Greetings,
I am evaluating NServiceBus for a new system of a local company, and I am wondering if the following can be achieved when using the RabbitMQ transport with Cosmos DB persistence?
I want to partition all messages by the root aggregate ID so that each consumer (i.e. an endpoint instance) will be responsible for processing messages from a range of root aggregate IDs based on RabbitMQ consistent hashing exchanges. This will ensure ordered messages per root aggregate semantics, which will simplify the processing of such messages while maintaining consistency. Also, no competing consumers are needed, therefore no concurrency concerns.

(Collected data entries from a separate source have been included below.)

--- config.mk ---
export PLATFORM = sky130hd
export DESIGN_NAME = muldiv_sequencer
export DESIGN_NICKNAME = d
export VERILOG_FILES = /design/src/rtl/muldiv_sequencer.sv
export SDC_FILE = /design/constraint.sdc
export NUM_CORES = 1
export LEC_CHECK = 0
export CORE_UTILIZATION = 60
export DETAILED_ROUTE_END_ITERATION = 6
export GPL_TIMING_DRIVEN = 0
export PLACE_DENSITY = 0.95
export SYNTH_ARGS = -nofsm -noshare
export SYNTH_HDL_FRONTEND = slang
export SYNTH_SLANG_ARGS = --single-unit
--- constraint.sdc ---
create_clock -name clk -period 5.75 [get_ports clk]
set_input_delay 0.575 -clock clk [delete_from_list [all_inputs] [get_ports clk]]
set_output_delay 0.575 -clock clk [all_outputs]
set_load 0.03 [all_outputs]
File: config.mk
export PLATFORM = sky130hd
export DESIGN_NAME = lc3_mem_arbiter
export DESIGN_NICKNAME = d
export VERILOG_FILES = /design/src/rtl/lc3_mem_arbiter.sv
export SDC_FILE = /design/constraint.sdc
export NUM_CORES = 1
export LEC_CHECK = 0
export BUFFER_PORTS_ARGS = -buffer_cell sky130_fd_sc_hd__buf_2
export CAP_MARGIN = 20
export CORE_UTILIZATION = 48
export CTS_CLUSTER_SIZE = 24
export DETAILED_ROUTE_END_ITERATION = 7
export PLACE_DENSITY = 0.91
export SETUP_SLACK_MARGIN = 0.15
export SLEW_MARGIN = 15
export SYNTH_ARGS = -nofsm -noshare
export SYNTH_HDL_FRONTEND = slang
export SYNTH_SLANG_ARGS = --single-unit
File: constraint.sdc
create_clock -name clk -period 2.3 [get_ports clk]
set_input_delay 0.69 -clock clk [delete_from_list [all_inputs] [get_ports clk]]
set_output_delay 0.69 -clock clk [all_outputs]
set_load 0.1 [all_outputs]
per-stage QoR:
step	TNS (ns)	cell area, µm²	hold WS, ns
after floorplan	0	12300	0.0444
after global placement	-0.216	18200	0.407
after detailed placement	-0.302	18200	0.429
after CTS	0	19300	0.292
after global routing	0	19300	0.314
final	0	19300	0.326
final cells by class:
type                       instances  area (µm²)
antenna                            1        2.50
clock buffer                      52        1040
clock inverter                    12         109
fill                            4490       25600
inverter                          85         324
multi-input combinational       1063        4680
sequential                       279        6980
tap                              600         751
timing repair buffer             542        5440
**config.mk**
```make
export PLATFORM = sky130hd
export DESIGN_NAME = spike_argmax_readout
export DESIGN_NICKNAME = d
export VERILOG_FILES = /design/src/rtl/spike_argmax_readout.sv
export SDC_FILE = /design/constraint.sdc
export NUM_CORES = 1
export LEC_CHECK = 0
export ABC_AREA = 1
export ABC_CLOCK_PERIOD_IN_PS = 2450
export CAP_MARGIN = 20
export CORE_MARGIN = 4
export CORE_UTILIZATION = 50
export DETAILED_ROUTE_END_ITERATION = 12
export PLACE_DENSITY = 0.78
export SYNTH_ARGS = -nofsm -noshare
export SYNTH_HDL_FRONTEND = slang
export SYNTH_SLANG_ARGS = --single-unit
```
**constraint.sdc**
```tcl
create_clock -name clk_i -period 2.45 [get_ports clk_i]
set_input_delay 0.49 -clock clk_i [delete_from_list [all_inputs] [get_ports clk_i]]
set_output_delay 0.49 -clock clk_i [all_outputs]
set_load 0.005 [all_outputs]
```
**src/rtl/spike_argmax_readout.sv**
```systemverilog
// Per-class spike accumulation over a fixed window, then a one-class-per-cycle argmax scan.
// Optional ARGMAX_MARGIN_EN adds margin_o (winner count minus runner-up count).
module spike_argmax_readout #(
    parameter int NUM_CLASSES   = 10,
    parameter int COUNT_W       = 8,
    parameter int WINDOW_CYCLES = 64,
    parameter int CLASS_W       = 4
) (
    input  logic                   clk_i,
    input  logic                   rst_i,
    input  logic                   start_i,
    input  logic [NUM_CLASSES-1:0] spike_i,
    output logic                   busy_o,
    output logic                   valid_o,
    input  logic                   ready_i,
    output logic [CLASS_W-1:0]     class_o,
    output logic [COUNT_W-1:0]     max_count_o
`ifdef ARGMAX_MARGIN_EN
    ,
    output logic [COUNT_W-1:0]     margin_o
`endif
);

    // state   | meaning
    // S_IDLE  | waiting for start_i
    // S_ACCUM | counting spikes for WINDOW_CYCLES cycles
    // S_SCAN  | comparing one class counter per cycle
    // S_DONE  | result valid, waiting for ready_i
    typedef enum logic [1:0] {S_IDLE, S_ACCUM, S_SCAN, S_DONE} state_t;

    localparam int WIN_W = (WINDOW_CYCLES > 1) ? $clog2(WINDOW_CYCLES) : 1;
    localparam logic [WIN_W-1:0]   WIN_LAST = WIN_W'(WINDOW_CYCLES - 1);
    localparam logic [CLASS_W-1:0] IDX_LAST = CLASS_W'(NUM_CLASSES - 1);
    localparam logic [COUNT_W-1:0] CNT_MAX  = '1;

    state_t                             state_q, state_d;
    logic [NUM_CLASSES-1:0][COUNT_W-1:0] cnt_q, cnt_d;
    logic [WIN_W-1:0]                   win_q, win_d;
    logic [CLASS_W-1:0]                 idx_q, idx_d;
    logic [CLASS_W-1:0]                 best_idx_q, best_idx_d;
    logic [CLASS_W-1:0]                 class_q, class_d;
    logic [COUNT_W-1:0]                 best_q, best_d;
    logic [COUNT_W-1:0]                 max_q, max_d;
    logic [COUNT_W-1:0]                 cur;
    logic                               start_win;
`ifdef ARGMAX_MARGIN_EN
    logic [COUNT_W-1:0]                 second_q, second_d;
    logic [COUNT_W-1:0]                 margin_q, margin_d;
`endif

    always_comb begin
        state_d    = state_q;
        cnt_d      = cnt_q;
        win_d      = win_q;
        idx_d      = idx_q;
        best_idx_d = best_idx_q;
        best_d     = best_q;
        class_d    = class_q;
        max_d      = max_q;
        cur        = cnt_q[idx_q];
        start_win  = 1'b0;
`ifdef ARGMAX_MARGIN_EN
        second_d   = second_q;
        margin_d   = margin_q;
`endif
        unique case (state_q)
            S_IDLE: begin
                start_win = start_i;
            end
            S_ACCUM: begin
                for (int i = 0; i < NUM_CLASSES; i++) begin
                    if (spike_i[i] && (cnt_q[i] != CNT_MAX)) begin
                        cnt_d[i] = cnt_q[i] + COUNT_W'(1);
                    end
                end
                win_d = win_q + WIN_W'(1);
                if (win_q == WIN_LAST) begin
                    state_d = S_SCAN;
                    idx_d   = '0;
                end
            end
            S_SCAN: begin
                // strict compare keeps the lowest index on ties
                if (idx_q == '0) begin
                    best_d     = cur;
                    best_idx_d = '0;
`ifdef ARGMAX_MARGIN_EN
                    second_d   = '0;
`endif
                end else if (cur > best_q) begin
                    best_d     = cur;
                    best_idx_d = idx_q;
`ifdef ARGMAX_MARGIN_EN
                    second_d   = best_q;
                end else if (cur > second_q) begin
                    second_d   = cur;
`endif
                end
                idx_d = idx_q + CLASS_W'(1);
                if (idx_q == IDX_LAST) begin
                    state_d = S_DONE;
                    class_d = best_idx_d;
                    max_d   = best_d;
`ifdef ARGMAX_MARGIN_EN
                    margin_d = best_d - second_d;
`endif
                end
            end
            S_DONE: begin
                if (ready_i) begin
                    state_d   = S_IDLE;
                    start_win = start_i;
                end
            end
            default: state_d = S_IDLE;
        endcase
        if (start_win) begin
            state_d = S_ACCUM;
            cnt_d   = '0;
            win_d   = '0;
            idx_d   = '0;
        end
    end

    always_ff @(posedge clk_i) begin
        if (rst_i) begin
            state_q    <= S_IDLE;
            cnt_q      <= '0;
            win_q      <= '0;
            idx_q      <= '0;
            best_idx_q <= '0;
            best_q     <= '0;
            class_q    <= '0;
            max_q      <= '0;
`ifdef ARGMAX_MARGIN_EN
            second_q   <= '0;
            margin_q   <= '0;
`endif
        end else begin
            state_q    <= state_d;
            cnt_q      <= cnt_d;
            win_q      <= win_d;
            idx_q      <= idx_d;
            best_idx_q <= best_idx_d;
            best_q     <= best_d;
            class_q    <= class_d;
            max_q      <= max_d;
`ifdef ARGMAX_MARGIN_EN
            second_q   <= second_d;
            margin_q   <= margin_d;
`endif
        end
    end

    assign busy_o      = (state_q == S_ACCUM) || (state_q == S_SCAN);
    assign valid_o     = (state_q == S_DONE);
    assign class_o     = class_q;
    assign max_count_o = max_q;
`ifdef ARGMAX_MARGIN_EN
    assign margin_o    = margin_q;
`endif

endmodule

```
# Word-level counts from Yosys, hierarchy flattened
# Index checks and enable logic that the tools add are counted.
# word_totals
reg_bits,116
input_bits,14
output_inout_bits,14
wordCells,99
# classes
addsub,12
n_lt_le_gt_ge,2
n_eq_ne,21
muxes,15
n_reduce_logical,31
# op_table
op,n
"8-bit by 1-bit adder with 8-bit output, second input constant",10
"8-bit inequality test, second input constant",10
8-bit binary-select mux with 4-bit select,1
8-bit two-way mux,3
2-bit AND reduction,12
4-bit two-way mux,3
1-bit logical AND,10
8-bit greater-than comparator,1
4-bit case mux with 2 select lines,1
4-bit AND reduction,2
"6-bit by 1-bit adder with 6-bit output, second input constant",1
"6-bit == test, second input constant",1
2-bit two-way mux,3
"3-bit inequality test, second input constant",2
2-bit case mux with 3 select lines,1
"4-bit by 5-bit less-than comparator with 1-bit output, second input constant",1
"4-bit by 1-bit adder with 4-bit output, second input constant",1
"2-bit == test, second input constant",2
"4-bit == test, second input constant",1
4-bit logical NOT,1
"2-bit inequality test, second input constant",2
4-bit nonzero test,1
"3-bit by 1-bit inequality test with 1-bit output, second input constant",1
3-bit nonzero test,1
8 further kinds,9

# Longest topological paths before layout
# depth
depth_word,5
ltp_mapped,22
ltp_nobuf,21

# Worst setup path after synthesis
# No wires, ideal clock.
# synth_path
path_kind,register to register
startpoint,register idx_q[0]
endpoint,register best_q[1]
setup_ns,0.109
t_arrival_ns,2.112
required_ns,2.341
path_slack_ns,0.230
path_stages_with_launch,18
n_path_buf,2
synth_period_minus_slack_ns,2.220
cell_sequence,dfxtp_1 buf_4 buf_2 nand2_1 o211ai_1 nand2_1 nand2_1 nand3_1 ha_1 nand2_1 nor2_1 nand4_2 nand2_2 nand2_1 nand2_1 nand3_1 nand2_1 inv_1
# synth_between
elab_chain_cells,5
elab_cells_between_ends,6
cone_classes,1 x order compare; 4 x mux; 1 x reduce/logical
# synth_lines
element,line,text
start: declaration,39,"logic [CLASS_W-1:0] idx_q, idx_d;"
start signal: assignment,143,idx_q <= idx_d;
8-bit binary-select mux with 4-bit select,60,cur = cnt_q[idx_q];
8-bit two-way mux (implied by the code),60,
8-bit greater-than comparator,90,end else if (cur > best_q) begin
8-bit two-way mux,90,
8-bit two-way mux *,84,if (idx_q == '0) begin
end signal: assignment,145,best_q <= best_d;
end: declaration,42,"logic [COUNT_W-1:0] best_q, best_d;"
# Mark *: on every way between the ends. The rest lies on a longest branch, timed or not. The select of a mux whose other input is x is not followed.
# A chain may end at the register's enable or synchronous reset.

# Worst setup path in the final report
# layout_path
startpoint,register idx_q[0]
endpoint,"register max_q[7], in the netlist max_count_o[7]"
# layout_between
elab_chain_cells,5
elab_cells_between_ends,8
cone_classes,1 x order compare; 1 x eq/ne; 4 x mux; 2 x reduce/logical
# layout_lines
element,line,text
8-bit binary-select mux with 4-bit select,60,
8-bit two-way mux (implied by the code),60,
8-bit greater-than comparator,90,
8-bit two-way mux,90,
8-bit two-way mux,84,
end signal: assignment,147,max_q <= max_d;
end: declaration,43,"logic [COUNT_W-1:0] max_q, max_d;"
# Several ways; a longest one is shown, not always the timed one. The select of a mux whose other input is x is not followed.

==> results.py <==
metrics = {
    "outcome": {
        "outcome": "finished with violations",
        "violations": "negative setup slack",
    },
    "die": {
        "die_area_sq_um": 15620,
        "core.rowCount": 42,
        "die_y_um": 125.0,
        "initial_core_util_pct": 51.27,
        "pin_count": 28,
        "die_x_um": 125.0,
        "core_area_sq_um": 13350,
    },
    "place": {
        "hpwl_um": 11610,
        "portBuffers": 27,
        "gp_congestion": 0.8538,
    },
    "cells_and_area": {
        "multi_input_area_sq_um": 3988,
        "layout-area-overhead-vs-synth_pct": 20.94,
        "n_antenna_cell": 0,
        "mostFrequentLayoutCells": "nand2_1, inv_1, dfxtp_1",
        "nets": 1079,
        "mostFrequentLayoutCell": "nand2_1",
        "utilization_pct": 62.00,
        "regArea_sq_um": 2327,
        "drive_gt1_share_pct": 12.31,
        "nFillCells": 1152,
    },
    "timing": {
        "hold_violations": 0,
        "fin_worst_skew_ps": 8.517,
        "finalSetupTns_ps": -85.12,
        "slew_headroom_pct": 53.99,
        "setup_viol": 4,
        "final.period_utilization_pct": 101.6,
        "rsz0062_at_grt": "yes",
        "report.final.slew_viol_count": 0,
        "worst_slack_ps": -38.70,
        "hold_ws_ps": 468.4,
        "timing.fmax_mhz": 401.8,
        "tightest_slew_ps": 688.8,
        "fin_crit_ps": 2489,
    },
    "worst_setup_path": {
        "cpMostUsedCell": "nand2_1",
        "crit_path_end_kind": "flip-flop",
        "path_cells": "clkbuf_16 > a21oi_1 > o21ai_1 > nand2_1 > nand2_1 > nand3_2 > ha_4 > nand2_1 > inv_2 > nand2_1 > nand2_1 > nand2_1 > nand2_2 > nand2_4 > clkbuf_16 > nand3_1 > nand3_1 > nand2_1 > inv_1",
        "cp.required_ps": 2770,
        "crit_path_start_kind": "flip-flop",
        "cp_slowest_cell": "dfxtp_4",
        "cpPeakStageDelay_ps": 470,
        "path_max_fanout": 8,
        "path_class": "flip-flop to flip-flop",
        "reg2reg_slack_ps": -40,
        "rr_worst_depth": 19,
        "arrival_ps": 2810,
    },
    "clock_network": {
        "cts.sinks": 116,
        "path_clk_slew_ps": 50,
        "cts_buffers": 17,
        "cts_root_buf": "clkbuf_16",
        "ctsLongestPathBuffers": 2,
        "htreeDepth": 4,
        "clk_latency_ps": 420,
        "cts_tree": "yes",
        "cts-hold-fix-buffers": 0,
    },
    "synth": {
        "ys_async_sr_fraction_pct": 0,
        "synth_flop_cell": "dfxtp_1",
        "synth.cell_area_sq_um": 6843,
        "syn_nets": 1034,
        "synth_top_area_cell": "dfxtp_1",
        "synthCells": 992,
        "yosys.area.top_type_share_pct": 33.94,
        "synth_cell_type_count": 39,
        "yosysWarnings": 0,
        "ys_seq_area_share_pct": 33.94,
        "synth.area.top_cells": "dfxtp_1, nand2_1, inv_1",
        "synth-seq-cells": 116,
        "synth_edf_count": 0,
        "postSynthAreaPerCell_sq_um": 6.898,
    },
    "min_path": {
        "hold_class": "flip-flop to flip-flop",
        "holdPathStages": 2,
    },
    "global_routing": {
        "track_usage_pct": 21.17,
        "antenna_found_initial": 0,
        "grt_pass1_wl_um": 27720,
        "overflow": 0,
        "grt_max_degree": 39,
        "first_global_vias": 5926,
    },
    "power_and_ir_drop": {
        "powerDensity_nw_per_um2": 948.3,
        "vdd_ir_drop_max_mv": 0.7197,
        "p_total_mw": 7.847,
        "p_leak_nw": 3.348,
    },
    "routing": {
        "wl_per_cell_um": 14.25,
        "routed-via-count": 6674,
        "wl_um": 17440,
        "drc": 0,
        "drtPass1Iterations": 6,
        "viasPerCell": 5.453,
        "drt-initial-drc-count": 700,
        "ant_nets": 0,
    },
    "flow_run": {
        "drv_cap": 0,
    },
}
## Yosys cell counts, types with 4 or more instances
library cell and number:
nand3_1 73, nor3b_1 6, o211ai_1 25, a21oi_2 6
o21a_1 10, ha_1 28, nor3_1 21, o21ai_0 66
nor2_2 4, buf_2 15, nand2_2 11, nor4_4 4
nand4_1 16, inv_1 127, and3_1 4, nor2_1 60
xnor2_1 8, dfxtp_1 116, xor2_1 22, a21oi_1 84
clkbuf_1 6, buf_4 8, nand2_1 236, nor4_1 5
inv_2 9
## state kept, by name, summed over array words and instances, names as in the netlist
name and flops:
cnt_q 80, idx_q 4, max_count_o 8, class_o 4
state_q 2, win_q 6, best_q 8, best_idx_q 4
## report_power, final
part	switching [mW]	leakage, nW	total (mW)	internal, mW
Clock	0.845	0.286	2.46	1.61
Combinational	1.84	2.12	3.17	1.34
Sequential	0.164	0.938	2.21	2.05
Total	2.85	3.35	7.85	5.00
## path summary, 6_finish.rpt
path            start              to
max          idx_q[0]  max_count_o[7]
min reg2reg  win_q[5]        win_q[5]
max reg2reg  idx_q[0]  max_count_o[7]
min          win_q[5]        win_q[5]
## cell families after synthesis
group,after synthesis,share of synthesized area (%)
buf+inv,168,10.04
xor+xnor,30,3.840
compound gates,200,16.47
simple gates,450,30.59
fa+ha+maj,28,5.120
flops,116,33.94
## area by class of cell
class                      instances  area share [%]
inverter                         136           6.169
tap                              176           2.661
clock inverter                     4          0.8467
multi-input combinational        708           48.19
timing repair buffer              58           7.862
clock buffer                      26           6.154
sequential                       116           28.12
## worst max-delay path, delay by kind of cell, from the launching register on
kind / cells / cell delay [ps]
compound gates: 2 / 130
fa+ha+maj: 1 / 280
buf+inv: 4 / 460
flops: 1 / 470
simple gates: 12 / 1030
## metrics by stage
stage | std cells | setup WS (ps) | instance area [sq um]
finish | 1224 | -38.70 | 8275
global route | 1224 | -200.3 | 8275
detailed placement | 1186 | -35.51 | 7356
global placement | 1186 | 24.17 | 7356
CTS | 1216 | 5.678 | 7944
floorplan | 992 | 229.6 | 6843
## layer usage
layer | track usage (%) | routed length (um) | part of all wire, %
met5 | 0 | 0 | 0
met4 | 8.929 | 571 | 3.3
met3 | 3.795 | 841 | 4.8
met2 | 34.36 | 8094 | 46
met1 | 27.82 | 7932 | 45
## repair_timing
| item | CTS | global route |
|---|---|---|
| endpoints found under the setup margin | 9 | 24 |
| gates resized for setup | 3 | 39 |
| pin swaps | 0 | 19 |
| setup buffers | 0 | 3 |
| cloned | 0 | 5 |
No activity file was read; power rests on OpenSTA's default activity.
==> config.mk <==
export PLATFORM = sky130hd
export DESIGN_NAME = counter_bank
export DESIGN_NICKNAME = d
export VERILOG_FILES = /design/src/rtl/counter_bank.sv
export SDC_FILE = /design/constraint.sdc
export NUM_CORES = 1
export LEC_CHECK = 0
export CORE_ASPECT_RATIO = 1.25
export CORE_MARGIN = 2
export CORE_UTILIZATION = 48
export CTS_BUF_LIST = sky130_fd_sc_hd__clkbuf_8
export CTS_CLUSTER_DIAMETER = 60
export DETAILED_ROUTE_END_ITERATION = 8
export GPL_TIMING_DRIVEN = 0
export PLACE_DENSITY = 0.83
export SLEW_MARGIN = 0
export SYNTH_ARGS = -nofsm -noshare
export SYNTH_HDL_FRONTEND = slang
export SYNTH_SLANG_ARGS = --single-unit
==> constraint.sdc <==
create_clock -name clk -period 2 [get_ports clk]
set_input_delay 0.2 -clock clk [delete_from_list [all_inputs] [get_ports clk]]
set_output_delay 0.2 -clock clk [all_outputs]
set_load 0.005 [all_outputs]
## config.mk

```make
export PLATFORM = sky130hd
export DESIGN_NAME = hex_word_pack
export DESIGN_NICKNAME = d
export VERILOG_FILES = /design/src/rtl/hex_word_pack.sv
export SDC_FILE = /design/constraint.sdc
export NUM_CORES = 1
export LEC_CHECK = 0
export ABC_CLOCK_PERIOD_IN_PS = 1400
export CORE_UTILIZATION = 45
export CTS_CLUSTER_SIZE = 16
export DETAILED_ROUTE_END_ITERATION = 8
export PLACE_DENSITY = 0.81
export SYNTH_ARGS = -nofsm -noshare
export SYNTH_HDL_FRONTEND = slang
export SYNTH_SLANG_ARGS = --single-unit
```

## constraint.sdc

```tcl
create_clock -name clk -period 1.4 [get_ports clk]
set_input_delay 0.28 -clock clk [delete_from_list [all_inputs] [get_ports clk]]
set_output_delay 0.28 -clock clk [all_outputs]
set_load 0.01 [all_outputs]
```

## src/rtl/hex_word_pack.sv

```systemverilog
// hex_word_pack: packs a stream of hex nibbles into DOUT_W-bit words.
// The first nibble of a word becomes its most significant nibble. Each
// completed word goes into a single-entry valid/ready output buffer. A word
// that completes while the buffer is occupied and not draining is dropped
// and err_ovf pulses. A partial word that sees no new nibble for TMO_CYC
// cycles is discarded and err_tmo pulses.
module hex_word_pack #(
    parameter int unsigned DIN_W   = 4,
    parameter int unsigned NIB_NUM = 8,
    parameter int unsigned DOUT_W  = DIN_W * NIB_NUM,
    parameter int unsigned TMO_CYC = 5000
) (
    input  logic              clk,
    input  logic              rst,
    input  logic [DIN_W-1:0]  din,
    input  logic              din_vld,
    output logic [DOUT_W-1:0] dout,
    output logic              dout_vld,
    input  logic              dout_rdy,
    output logic              busy,
    output logic              err_ovf,
    output logic              err_tmo
);

    localparam int unsigned CNT_W = (NIB_NUM > 1) ? $clog2(NIB_NUM) : 1;
    localparam int unsigned IDL_W = (TMO_CYC > 1) ? $clog2(TMO_CYC) : 1;

    localparam logic [CNT_W-1:0] CntLast = CNT_W'(NIB_NUM - 1);
    localparam logic [IDL_W-1:0] IdlLast = IDL_W'(TMO_CYC - 1);

    // Architectural state
    logic [DOUT_W-1:0] acc_q, acc_d;
    logic [CNT_W-1:0]  cnt_q, cnt_d;
    logic [IDL_W-1:0]  idl_q, idl_d;
    logic [DOUT_W-1:0] dout_q, dout_d;
    logic              dout_vld_q, dout_vld_d;
    logic              busy_q, busy_d;
    logic              err_ovf_q, err_ovf_d;
    logic              err_tmo_q, err_tmo_d;

    // Decoded conditions for the current cycle
    logic [DOUT_W-1:0] word;
    logic              cnt_zero;
    logic              complete;
    logic              buf_free;
    logic              handshake;
    logic              expire;

    // Decode completion, buffer availability and timeout expiry.
    always_comb begin
        word      = {acc_q[DOUT_W-DIN_W-1:0], din};
        cnt_zero  = (cnt_q == '0);
        complete  = din_vld && (cnt_q == CntLast);
        handshake = dout_vld_q && dout_rdy;
        buf_free  = !dout_vld_q || dout_rdy;
        // A nibble in the expiry cycle wins over the timeout.
        expire    = !din_vld && !cnt_zero && (idl_q == IdlLast);
    end

    // Next state of the accumulator, nibble counter and idle counter.
    always_comb begin
        acc_d = acc_q;
        cnt_d = cnt_q;
        idl_d = idl_q;

        if (din_vld) begin
            acc_d = word;
            cnt_d = complete ? '0 : cnt_q + CNT_W'(1);
        end else if (expire) begin
            // acc keeps stale nibbles; they are shifted out by the next word.
            cnt_d = '0;
        end

        if (din_vld || cnt_zero || expire) begin
            idl_d = '0;
        end else begin
            idl_d = idl_q + IDL_W'(1);
        end
    end

    // Next state of the output buffer and the status/error flags.
    always_comb begin
        dout_d     = dout_q;
        dout_vld_d = dout_vld_q;
        err_ovf_d  = 1'b0;
        err_tmo_d  = expire;

        if (complete && buf_free) begin
            // Covers both an empty buffer and a same-cycle drain-and-refill.
            dout_d     = word;
            dout_vld_d = 1'b1;
        end else begin
            if (complete) begin
                // Buffer busy and not draining: keep the held word.
                err_ovf_d = 1'b1;
            end
            if (handshake) begin
                dout_vld_d = 1'b0;
            end
        end

        busy_d = (cnt_d != '0);
    end

    // State update with synchronous reset.
    always_ff @(posedge clk) begin
        if (rst) begin
            acc_q      <= '0;
            cnt_q      <= '0;
            idl_q      <= '0;
            dout_q     <= '0;
            dout_vld_q <= 1'b0;
            busy_q     <= 1'b0;
            err_ovf_q  <= 1'b0;
            err_tmo_q  <= 1'b0;
        end else begin
            acc_q      <= acc_d;
            cnt_q      <= cnt_d;
            idl_q      <= idl_d;
            dout_q     <= dout_d;
            dout_vld_q <= dout_vld_d;
            busy_q     <= busy_d;
            err_ovf_q  <= err_ovf_d;
            err_tmo_q  <= err_tmo_d;
        end
    end

    assign dout     = dout_q;
    assign dout_vld = dout_vld_q;
    assign busy     = busy_q;
    assign err_ovf  = err_ovf_q;
    assign err_tmo  = err_tmo_q;

endmodule

```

Other supporting measures are also necessary:
A- Batched publishing needs to also preserve message order in the face of partial publishing failures.
B- Recoverability policy should not change the received message order due to partial processing failures by requeuing to the end of the processing queues.
C- Partially failed messages of an aggregate ID should not be moved to the error queue before storing the aggregate ID both in the database and in memory to stop processing any further messages with the same aggregate ID. Instead, these messages need to be moved to a special suspend queue until the previous failed message is recovered and fully processed from the error queue. If the database is not available for some reason, then the failed message should not be moved to the error queue until the database is available again in order to store the suspended aggregate ID.
D- Sagas will be used to ensure that only a single thread is responsible for handling the messages of a particular root aggregate. This will further ensure single consumer semantics.
E- During scaling out, RabbitMQ will perform rebalancing of the partitioned routing, where new consumers (i.e. added endpoint instances) are started, no processing by these consumers should commence until we confirm that existing consumers have consumed all previous messages for rebalanced aggregate IDs. I can use a send/reply from the new consumers to all old consumers right after RabbitMQ completes the rebalancing, since the sent message will be processed after all previous messages in their processing queues.
F- There is an assumption that RabbitMQ consistent hashing provides pseudo-random even distribution of partitioned messages over the consumers. In case of having a small percentage of aggregates with high write concurrency (i.e. generating much more messages), we can analyze the reasons and have them partitioned in their own consistent hashing space or sent to hot queues.
G- Consumers actually need to control the partitioning based on their needs if the basic by aggregate ID is not suitable for their processing patterns. Therefore, consumers need to specify the RabbitMQ route key and binding filters based on the message headers/contents.
Even synchronous request/response messages with write concerns coming from the end-user can be partitioned, but that is another topic.
Based on the above initial design points, is it possible to configure/customize NServiceBus routing/recoverability components to achieve them?
Many thanks in advance and sorry for the long message.